Nail technician Jacqui Jefford, at her Salisbury salon Split and Polish. DA5278P1Lesley Bates talks to a woman who has nailed the art of manicures and now has her sights set on the Olympics.
MOST Olympic competitors have their sights set firmly on Athens this summer. Not Jacqui Jefford - she just can't wait to get her claws stuck into the competition in Las Vegas.
The American city is hosting the Nail Olympics next month and Jacqui will be there, hoping to add to her gold and silver medals for nail art and airbrushing won in 2002.
After that, she goes straight to Slovenia to judge a nail competition and her feet will barely touch the ground before she moves on to Dublin.
In between, she finds time to run Milford Street salon Split 'n' Polish, the Creative Nail Academy in Cherry Orchard Lane, which trains 500 students a year, and be one of the nail art and design directors (with her friend and colleague Sue Marsh) of the Untouchables, the London-based nail agency that is a must-have addition on every fashion magazine's shooting itinerary.
Jacqui (45), who lives in Alderholt, is philosophical about her work-load.
"I had possibly one day off in March and it will stay like that until the end of May," she says.
"It's been fantastic, but really crazy.
"You think life will get easier but it doesn't happen."
She has just accepted an invitation to go to the first ever Slovenian Fashion Week in September, so there is no immediate slowdown in prospect. Her work has featured on the front covers of the likes of Vogue, trade magazines regard her as an industry icon and she is a familiar figure behind the scenes of catwalk shows including the high profile London Fashion Week.
Celebrity clients include Belinda Carlisle, Kate Moss, Jodie Kidd, Geri Halliwell, Sophia Loren and Boy George.
Jacqui has been finalist as Nail Technician of the Year for the last two years and has just walked off with the top prize in the Fantasy Nail Art category in the NEC's British Beauty Nail Competition.
She has co-authored four books including the best-selling Nail Encyclopaedia and the latest, The Nail Style Book, a fully illustrated coffee table style book written with Sue aimed at the trade, magazine editors, make-up artists and stylists, which she hopes will become a bi-annual publication.
It was a move to the far from fashionable Brecon Beacons with her husband that set London-based nail-biter Jacqui on course to the cutting edge of fingertip glamour.
"I've been having my nails done since I was 16, but when I moved to the Brecon Beacons 20 years ago, I found no one did nails.

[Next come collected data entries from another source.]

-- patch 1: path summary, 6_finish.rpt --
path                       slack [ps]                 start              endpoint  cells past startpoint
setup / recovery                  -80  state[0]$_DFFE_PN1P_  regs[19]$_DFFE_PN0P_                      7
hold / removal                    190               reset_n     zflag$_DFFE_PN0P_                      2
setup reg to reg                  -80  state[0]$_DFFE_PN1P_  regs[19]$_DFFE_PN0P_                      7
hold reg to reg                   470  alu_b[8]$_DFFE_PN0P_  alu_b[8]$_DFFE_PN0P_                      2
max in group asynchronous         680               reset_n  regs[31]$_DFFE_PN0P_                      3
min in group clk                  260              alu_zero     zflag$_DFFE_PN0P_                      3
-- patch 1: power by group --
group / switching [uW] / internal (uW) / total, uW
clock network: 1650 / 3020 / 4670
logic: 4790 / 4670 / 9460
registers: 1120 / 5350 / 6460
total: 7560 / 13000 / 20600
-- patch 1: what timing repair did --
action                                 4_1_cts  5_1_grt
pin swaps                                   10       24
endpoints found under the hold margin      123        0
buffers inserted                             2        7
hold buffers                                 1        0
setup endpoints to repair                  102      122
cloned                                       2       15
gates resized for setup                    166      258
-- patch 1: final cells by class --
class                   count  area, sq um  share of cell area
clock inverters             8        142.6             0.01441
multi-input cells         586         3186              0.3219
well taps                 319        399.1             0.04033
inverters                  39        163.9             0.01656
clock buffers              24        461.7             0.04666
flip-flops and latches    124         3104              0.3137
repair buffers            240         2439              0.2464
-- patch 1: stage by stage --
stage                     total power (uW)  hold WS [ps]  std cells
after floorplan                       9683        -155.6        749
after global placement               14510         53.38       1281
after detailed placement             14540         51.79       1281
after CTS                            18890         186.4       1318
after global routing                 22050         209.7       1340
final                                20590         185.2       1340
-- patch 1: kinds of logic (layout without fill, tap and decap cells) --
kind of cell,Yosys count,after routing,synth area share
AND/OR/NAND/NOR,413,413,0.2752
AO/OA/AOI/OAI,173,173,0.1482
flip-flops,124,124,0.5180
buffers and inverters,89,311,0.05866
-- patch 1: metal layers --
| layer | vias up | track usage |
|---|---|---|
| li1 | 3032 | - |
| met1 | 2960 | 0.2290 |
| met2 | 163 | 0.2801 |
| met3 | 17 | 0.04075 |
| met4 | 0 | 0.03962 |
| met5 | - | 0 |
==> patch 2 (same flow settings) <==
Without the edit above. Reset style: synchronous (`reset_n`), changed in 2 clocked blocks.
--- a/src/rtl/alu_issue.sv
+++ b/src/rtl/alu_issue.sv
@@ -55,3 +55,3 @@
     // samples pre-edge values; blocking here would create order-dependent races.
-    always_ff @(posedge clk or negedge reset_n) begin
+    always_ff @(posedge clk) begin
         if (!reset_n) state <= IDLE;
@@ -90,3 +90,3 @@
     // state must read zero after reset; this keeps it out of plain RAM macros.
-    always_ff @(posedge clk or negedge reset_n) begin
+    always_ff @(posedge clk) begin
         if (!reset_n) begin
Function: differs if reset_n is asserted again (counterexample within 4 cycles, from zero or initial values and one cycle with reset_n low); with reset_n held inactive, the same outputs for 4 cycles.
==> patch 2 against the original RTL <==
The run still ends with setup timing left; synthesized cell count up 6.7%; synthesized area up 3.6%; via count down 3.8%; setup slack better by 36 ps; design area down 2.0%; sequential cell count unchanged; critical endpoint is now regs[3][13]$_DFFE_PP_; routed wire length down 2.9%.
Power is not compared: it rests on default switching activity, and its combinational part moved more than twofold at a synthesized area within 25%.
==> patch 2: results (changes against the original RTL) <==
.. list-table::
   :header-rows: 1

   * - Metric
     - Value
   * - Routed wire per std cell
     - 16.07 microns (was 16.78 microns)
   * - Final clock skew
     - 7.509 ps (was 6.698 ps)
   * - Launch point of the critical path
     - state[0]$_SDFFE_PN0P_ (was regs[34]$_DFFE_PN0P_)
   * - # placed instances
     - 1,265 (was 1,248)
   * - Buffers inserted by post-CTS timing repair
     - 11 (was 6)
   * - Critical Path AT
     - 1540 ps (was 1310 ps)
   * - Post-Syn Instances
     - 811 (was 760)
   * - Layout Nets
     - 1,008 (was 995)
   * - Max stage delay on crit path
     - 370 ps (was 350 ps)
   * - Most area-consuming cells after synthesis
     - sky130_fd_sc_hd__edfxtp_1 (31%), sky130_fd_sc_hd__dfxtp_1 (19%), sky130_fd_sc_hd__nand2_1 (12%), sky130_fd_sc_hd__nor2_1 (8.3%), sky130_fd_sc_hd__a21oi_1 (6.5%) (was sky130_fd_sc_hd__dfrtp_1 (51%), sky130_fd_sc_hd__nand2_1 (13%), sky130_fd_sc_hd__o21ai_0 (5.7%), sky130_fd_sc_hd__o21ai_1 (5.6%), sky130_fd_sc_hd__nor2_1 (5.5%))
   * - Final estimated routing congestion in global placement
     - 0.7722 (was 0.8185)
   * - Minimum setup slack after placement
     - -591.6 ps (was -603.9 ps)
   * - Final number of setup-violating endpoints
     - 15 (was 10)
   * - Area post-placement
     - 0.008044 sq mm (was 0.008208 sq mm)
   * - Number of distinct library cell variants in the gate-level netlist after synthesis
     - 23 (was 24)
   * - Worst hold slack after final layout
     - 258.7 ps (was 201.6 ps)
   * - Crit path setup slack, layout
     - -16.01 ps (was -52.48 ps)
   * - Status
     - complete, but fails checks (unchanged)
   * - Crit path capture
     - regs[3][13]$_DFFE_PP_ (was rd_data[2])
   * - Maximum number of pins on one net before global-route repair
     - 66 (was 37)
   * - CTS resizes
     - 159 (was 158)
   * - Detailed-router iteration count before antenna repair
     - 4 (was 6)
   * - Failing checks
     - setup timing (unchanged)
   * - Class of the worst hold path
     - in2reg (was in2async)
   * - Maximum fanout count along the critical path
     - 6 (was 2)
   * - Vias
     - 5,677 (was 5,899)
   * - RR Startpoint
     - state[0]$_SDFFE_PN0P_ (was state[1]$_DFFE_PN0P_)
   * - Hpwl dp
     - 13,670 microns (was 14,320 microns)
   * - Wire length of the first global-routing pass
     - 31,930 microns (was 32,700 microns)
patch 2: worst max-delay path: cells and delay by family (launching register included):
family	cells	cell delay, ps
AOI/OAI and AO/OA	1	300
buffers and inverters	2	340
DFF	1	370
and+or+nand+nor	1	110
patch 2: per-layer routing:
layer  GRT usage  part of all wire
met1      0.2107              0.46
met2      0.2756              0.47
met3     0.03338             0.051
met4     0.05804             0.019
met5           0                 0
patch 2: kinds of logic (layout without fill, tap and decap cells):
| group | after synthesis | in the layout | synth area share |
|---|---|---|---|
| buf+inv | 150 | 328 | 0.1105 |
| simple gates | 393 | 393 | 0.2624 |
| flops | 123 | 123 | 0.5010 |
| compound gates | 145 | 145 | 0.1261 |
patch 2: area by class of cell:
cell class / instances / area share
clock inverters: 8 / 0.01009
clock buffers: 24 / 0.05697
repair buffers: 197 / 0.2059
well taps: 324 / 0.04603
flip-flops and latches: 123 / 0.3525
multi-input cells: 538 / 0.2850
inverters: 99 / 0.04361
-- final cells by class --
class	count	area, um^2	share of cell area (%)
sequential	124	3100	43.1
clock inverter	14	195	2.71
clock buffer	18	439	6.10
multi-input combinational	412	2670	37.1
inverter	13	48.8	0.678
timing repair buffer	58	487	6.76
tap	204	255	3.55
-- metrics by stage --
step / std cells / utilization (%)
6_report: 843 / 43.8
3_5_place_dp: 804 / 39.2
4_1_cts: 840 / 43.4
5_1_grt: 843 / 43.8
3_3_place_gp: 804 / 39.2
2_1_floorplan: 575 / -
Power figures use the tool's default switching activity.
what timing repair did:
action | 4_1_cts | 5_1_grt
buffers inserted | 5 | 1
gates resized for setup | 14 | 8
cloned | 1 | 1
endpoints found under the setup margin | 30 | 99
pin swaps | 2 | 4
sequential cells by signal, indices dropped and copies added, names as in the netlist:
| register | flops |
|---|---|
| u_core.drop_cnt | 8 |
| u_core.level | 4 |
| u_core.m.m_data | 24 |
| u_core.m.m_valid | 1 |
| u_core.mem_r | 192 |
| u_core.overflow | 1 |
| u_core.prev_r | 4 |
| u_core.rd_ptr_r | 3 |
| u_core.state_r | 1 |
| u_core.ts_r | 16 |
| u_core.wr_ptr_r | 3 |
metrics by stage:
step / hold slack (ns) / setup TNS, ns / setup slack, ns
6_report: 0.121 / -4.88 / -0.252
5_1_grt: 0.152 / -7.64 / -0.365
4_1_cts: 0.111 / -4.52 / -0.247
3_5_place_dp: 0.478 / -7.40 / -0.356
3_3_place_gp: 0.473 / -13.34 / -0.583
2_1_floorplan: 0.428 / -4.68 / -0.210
**config.mk**
```make
export PLATFORM = sky130hd
export DESIGN_NAME = fft_out_drain
export DESIGN_NICKNAME = d
export VERILOG_FILES = /design/src/rtl/fft_out_drain.sv
export SDC_FILE = /design/constraint.sdc
export NUM_CORES = 2
export LEC_CHECK = 0
export BUFFER_PORTS_ARGS = -buffer_cell sky130_fd_sc_hd__clkbuf_2
export CAP_MARGIN = 20
export CORE_ASPECT_RATIO = 1.1
export CORE_MARGIN = 3
export CORE_UTILIZATION = 32
export DETAILED_ROUTE_END_ITERATION = 8
export MAX_ROUTING_LAYER = met4
export SLEW_MARGIN = 20
export SYNTH_ARGS = -nofsm -noshare
export SYNTH_HDL_FRONTEND = slang
export SYNTH_SLANG_ARGS = --single-unit
```
**constraint.sdc**
```tcl
create_clock -name clk -period 24.9 [get_ports clk]
set_input_delay 4.98 -clock clk [delete_from_list [all_inputs] [get_ports clk]]
set_output_delay 4.98 -clock clk [all_outputs]
set_load 0.1 [all_outputs]
```
$ cat config.mk
export PLATFORM = sky130hd
export DESIGN_NAME = decoder_pipe
export DESIGN_NICKNAME = d
export VERILOG_FILES = /design/src/rtl/decoder_pkg.sv /design/src/rtl/decoder_stage.sv /design/src/rtl/decoder_pipe.sv
export SDC_FILE = /design/constraint.sdc
export NUM_CORES = 1
export LEC_CHECK = 0
export BUFFER_PORTS_ARGS = -buffer_cell sky130_fd_sc_hd__buf_2
export CORE_ASPECT_RATIO = 1.1
export CORE_MARGIN = 5
export CORE_UTILIZATION = 46
export DETAILED_ROUTE_END_ITERATION = 10
export PLACE_DENSITY = 0.82
export SYNTH_ARGS = -nofsm -noshare
export SYNTH_HDL_FRONTEND = slang
export SYNTH_SLANG_ARGS = --single-unit
export TNS_END_PERCENT = 30
$ cat constraint.sdc
create_clock -name clk -period 4.2 [get_ports clk]
set_input_delay 0.84 -clock clk [delete_from_list [all_inputs] [get_ports clk]]
set_output_delay 0.84 -clock clk [all_outputs]
set_load 0.05 [all_outputs]
$ cat src/rtl/decoder_pkg.sv
// Shared constants and the one-hot decode helper for the destination-index decoder pipeline.
package decoder_pkg;

  localparam int DEF_IN_W     = 5;
  localparam int DEF_ZERO_IDX = 31;
  // Widest index the decode helper supports; callers zero-extend and truncate to their width.
  localparam int MAX_IN_W     = 8;

  function automatic logic [2**MAX_IN_W-1:0] onehot_f(input logic [MAX_IN_W-1:0] idx,
                                                      input logic                mask);
    logic [2**MAX_IN_W-1:0] vec;
    vec = '0;
    if (!mask) vec[idx] = 1'b1;
    return vec;
  endfunction

endpackage

$ cat src/rtl/decoder_stage.sv
// One pipeline slot: captures {v, idx, en, masked} from its source whenever it is told to load.
module decoder_stage
  import decoder_pkg::*;
#(
  parameter int IN_W = DEF_IN_W
) (
  input  logic            clk,
  input  logic            reset_n,
  input  logic            i_load,
  input  logic            i_v,
  input  logic [IN_W-1:0] i_idx,
  input  logic            i_en,
  input  logic            i_masked,
  output logic            o_v,
  output logic [IN_W-1:0] o_idx,
  output logic            o_en,
  output logic            o_masked
);

  logic            r_v;
  logic [IN_W-1:0] r_idx;
  logic            r_en;
  logic            r_masked;

  // Loading from an invalid source leaves a bubble behind (v=0).
  always_ff @(posedge clk or negedge reset_n) begin
    if (!reset_n) begin
      r_v      <= 1'b0;
      r_idx    <= '0;
      r_en     <= 1'b0;
      r_masked <= 1'b0;
    end else if (i_load) begin
      r_v      <= i_v;
      r_idx    <= i_idx;
      r_en     <= i_en;
      r_masked <= i_masked;
    end
  end

  assign o_v      = r_v;
  assign o_idx    = r_idx;
  assign o_en     = r_en;
  assign o_masked = r_masked;

endmodule

$ cat src/rtl/decoder_pipe.sv
// Pipelined N-to-2^N one-hot decoder producing register-file write enables, with
// valid/ready back-pressure, bubble collapsing and optional hardwired-zero masking.
module decoder_pipe
  import decoder_pkg::*;
#(
  parameter int  IN_W      = DEF_IN_W,
  parameter int  STAGES    = 2,
  parameter bit  MASK_ZERO = 1'b1,
  parameter int  ZERO_IDX  = DEF_ZERO_IDX,
  localparam int CNT_W     = $clog2(STAGES + 1),
  localparam int OUT_W     = 2**IN_W
) (
  input  logic             clk,
  input  logic             reset_n,
  input  logic             in_valid,
  output logic             in_ready,
  input  logic [IN_W-1:0]  in_idx,
  input  logic             in_en,
  output logic             out_valid,
  input  logic             out_ready,
  output logic [OUT_W-1:0] out_onehot,
  output logic [IN_W-1:0]  out_idx,
  output logic             out_masked,
  output logic [CNT_W-1:0] count
);

  typedef struct packed {
    logic            v;
    logic [IN_W-1:0] idx;
    logic            en;
    logic            masked;
  } stage_t;

  logic [STAGES-1:0] w_srcV;
  logic [STAGES-1:0] w_srcEn;
  logic [STAGES-1:0] w_srcMasked;
  logic [IN_W-1:0]   w_srcIdx [STAGES];
  logic [STAGES-1:0] w_v;
  logic [STAGES-1:0] w_en;
  logic [STAGES-1:0] w_masked;
  logic [IN_W-1:0]   w_idx [STAGES];
  logic [STAGES-1:0] w_rdy;
  logic              w_inMasked;
  logic              w_accept;
  logic              w_transfer;
  stage_t            w_last;
  logic [CNT_W-1:0]  r_count;

  assign w_inMasked = !in_en || (MASK_ZERO && (in_idx == IN_W'(ZERO_IDX)));

  // A stage may load if it or any stage below it is empty, or the output drains this cycle.
  always_comb begin
    logic w_allValid;
    w_rdy = '0;
    for (int k = 0; k < STAGES; k++) begin
      w_allValid = 1'b1;
      for (int j = k; j < STAGES; j++) w_allValid = w_allValid & w_v[j];
      w_rdy[k] = !w_allValid || out_ready;
    end
  end

  for (genvar k = 0; k < STAGES; k++) begin : g_stage
    if (k == 0) begin : g_head
      assign w_srcV[k]      = in_valid;
      assign w_srcIdx[k]    = in_idx;
      assign w_srcEn[k]     = in_en;
      assign w_srcMasked[k] = w_inMasked;
    end else begin : g_link
      assign w_srcV[k]      = w_v[k-1];
      assign w_srcIdx[k]    = w_idx[k-1];
      assign w_srcEn[k]     = w_en[k-1];
      assign w_srcMasked[k] = w_masked[k-1];
    end

    decoder_stage #(.IN_W(IN_W)) u_stage (
      .clk      (clk),
      .reset_n  (reset_n),
      .i_load   (w_rdy[k]),
      .i_v      (w_srcV[k]),
      .i_idx    (w_srcIdx[k]),
      .i_en     (w_srcEn[k]),
      .i_masked (w_srcMasked[k]),
      .o_v      (w_v[k]),
      .o_idx    (w_idx[k]),
      .o_en     (w_en[k]),
      .o_masked (w_masked[k])
    );
  end

  assign w_last = '{v: w_v[STAGES-1], idx: w_idx[STAGES-1],
                    en: w_en[STAGES-1], masked: w_masked[STAGES-1]};

  assign in_ready   = w_rdy[0] && reset_n;
  assign w_accept   = in_valid && in_ready;
  assign w_transfer = w_last.v && out_ready;

  // Occupancy moves only when exactly one of accept/transfer happens.
  always_ff @(posedge clk or negedge reset_n) begin
    if (!reset_n) begin
      r_count <= '0;
    end else begin
      case ({w_accept, w_transfer})
        2'b10:   r_count <= r_count + CNT_W'(1);
        2'b01:   r_count <= r_count - CNT_W'(1);
        default: r_count <= r_count;
      endcase
    end
  end

  assign count      = r_count;
  assign out_valid  = w_last.v;
  assign out_idx    = w_last.idx;
  assign out_masked = w_last.v && w_last.masked;
  assign out_onehot = OUT_W'(onehot_f(MAX_IN_W'(w_last.idx),
                                      !w_last.v || w_last.masked || !w_last.en));

endmodule
$ cat src/rtl/amplifier_mc.sv
// Multi-channel programmable scaler: shared write port, registered multiply stage,
// optional result saturation and an output FIFO with valid/ready backpressure.
module amplifier_mc #(
    parameter int NUM_CH     = 4,
    parameter int NO_W       = 8,
    parameter int DATA_W     = 8,
    parameter int SCALER_W   = 16,
    parameter int RES_W      = 16,
    parameter int FIFO_DEPTH = 4,
    parameter int SAT_EN     = 1,
    parameter int SCALER_RST = 1,
    localparam int CH_W      = (NUM_CH > 1) ? $clog2(NUM_CH) : 1
) (
    input  logic                          clk_i,
    input  logic                          rst_i,
    input  logic                          wr_en_i,
    output logic                          wr_ready_o,
    input  logic                          set_scaler_i,
    input  logic [CH_W-1:0]               ch_i,
    input  logic [NO_W+DATA_W-1:0]        wr_data_i,
    output logic                          rd_val_o,
    input  logic                          rd_ready_i,
    output logic [CH_W+NO_W+RES_W-1:0]    rd_data_o,
    output logic [SCALER_W-1:0]           scaler_o,
    output logic                          err_o,
    output logic [15:0]                   sat_cnt_o
);

    localparam int IN_W   = NO_W + DATA_W;
    localparam int PROD_W = DATA_W + SCALER_W;
    localparam int OUT_W  = CH_W + NO_W + RES_W;
    localparam int AW     = $clog2(FIFO_DEPTH);

    logic [SCALER_W-1:0] scaler_q [NUM_CH];

    logic              s1_valid;
    logic [CH_W-1:0]   s1_ch;
    logic [NO_W-1:0]   s1_no;
    logic [PROD_W-1:0] s1_prod;

    logic [OUT_W-1:0]  fifo_mem [FIFO_DEPTH];
    logic [AW-1:0]     wr_ptr;
    logic [AW-1:0]     rd_ptr;
    logic [AW:0]       count;

    logic              err_q;
    logic [15:0]       sat_cnt_q;

    logic              ch_ok;
    logic              accept;
    logic              acc_data;
    logic              acc_scaler;
    logic [AW+1:0]     credit_used;
    logic [PROD_W-1:0] product;
    logic              over;
    logic [RES_W-1:0]  result;
    logic              sat_event;
    logic              push;
    logic              pop;

    assign ch_ok      = 32'(ch_i) < NUM_CH;
    assign accept     = wr_en_i && wr_ready_o;
    assign acc_data   = accept && ch_ok && !set_scaler_i;
    assign acc_scaler = accept && ch_ok && set_scaler_i;

    // Words in stage 1 already own a FIFO slot, so counting them here guarantees no loss.
    assign credit_used = (AW+2)'(count) + (AW+2)'(s1_valid);
    assign wr_ready_o  = 32'(credit_used) < FIFO_DEPTH;

    assign scaler_o = ch_ok ? scaler_q[ch_i] : '0;
    assign product  = PROD_W'(wr_data_i[DATA_W-1:0]) * PROD_W'(scaler_o);

    always_ff @(posedge clk_i) begin
        if (rst_i) begin
            for (int i = 0; i < NUM_CH; i++) begin
                scaler_q[i] <= SCALER_W'(SCALER_RST);
            end
        end else if (acc_scaler) begin
            scaler_q[ch_i] <= wr_data_i[SCALER_W-1:0];
        end
    end

    always_ff @(posedge clk_i) begin
        if (rst_i) begin
            s1_valid <= 1'b0;
        end else begin
            s1_valid <= acc_data;
            if (acc_data) begin
                s1_ch   <= ch_i;
                s1_no   <= wr_data_i[IN_W-1:DATA_W];
                s1_prod <= product;
            end
        end
    end

    generate
        if (PROD_W > RES_W) begin : g_over
            assign over = |s1_prod[PROD_W-1:RES_W];
        end else begin : g_no_over
            assign over = 1'b0;
        end
    endgenerate

    assign result    = ((SAT_EN != 0) && over) ? '1 : RES_W'(s1_prod);
    assign sat_event = s1_valid && (SAT_EN != 0) && over;

    assign push = s1_valid;
    assign pop  = rd_val_o && rd_ready_i;

    always_ff @(posedge clk_i) begin
        if (push) begin
            fifo_mem[wr_ptr] <= {s1_ch, s1_no, result};
        end
    end

    // Pointers wrap naturally because the depth is a power of two.
    always_ff @(posedge clk_i) begin
        if (rst_i) begin
            wr_ptr <= '0;
            rd_ptr <= '0;
            count  <= '0;
        end else begin
            if (push) begin
                wr_ptr <= wr_ptr + AW'(1);
            end
            if (pop) begin
                rd_ptr <= rd_ptr + AW'(1);
            end
            case ({push, pop})
                2'b10:   count <= count + (AW+1)'(1);
                2'b01:   count <= count - (AW+1)'(1);
                default: count <= count;
            endcase
        end
    end

    assign rd_val_o  = (count != '0);
    assign rd_data_o = rd_val_o ? fifo_mem[rd_ptr] : '0;

    always_ff @(posedge clk_i) begin
        if (rst_i) begin
            err_q     <= 1'b0;
            sat_cnt_q <= '0;
        end else begin
            err_q <= accept && !ch_ok;
            if (sat_event && (sat_cnt_q != 16'hFFFF)) begin
                sat_cnt_q <= sat_cnt_q + 16'd1;
            end
        end
    end

    assign err_o     = err_q;
    assign sat_cnt_o = sat_cnt_q;

endmodule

"Luckily, before I left the girl who had done my nails in London, Janet Thomas, trained me to do my own nails."
The mother of four started a dress hire business and before long her nails got noticed and she found herself doing the nails of the frock-hirers.
When her husband was posted to Larkhill, the family moved here and she concentrated on steadily building up her nail business.
Now at her peak professionally, bringing on the next generation of nail techs is her overwhelming passion. As well as running her own nail academy, she has been a visiting lecturer at Salisbury College and Morley College for many years, teaching on the Beauty Therapy NVQ course.
For a number of years she has been working with the Hair and Beauty Industry Association to develop an NVQ for nail technicians that will operate as a standalone qualification, removed from the beauty therapy umbrella.
"Before it was always beauty therapy people who did nails - now there are many career routes for nail technicians," she says.
The nail-specific NVQ has just been approved and she is delighted.
"The nail industry has grown up, left its teens and come of age. There are eight units which can be done progressively or as individual units for those who want to add to their qualifications.
"There is even a unit for our little Saturday girls of 14 -16 to do."
The Nail Style Book by the Untouchables is published by Beauty and Health Publishing Ltd, price £19.95.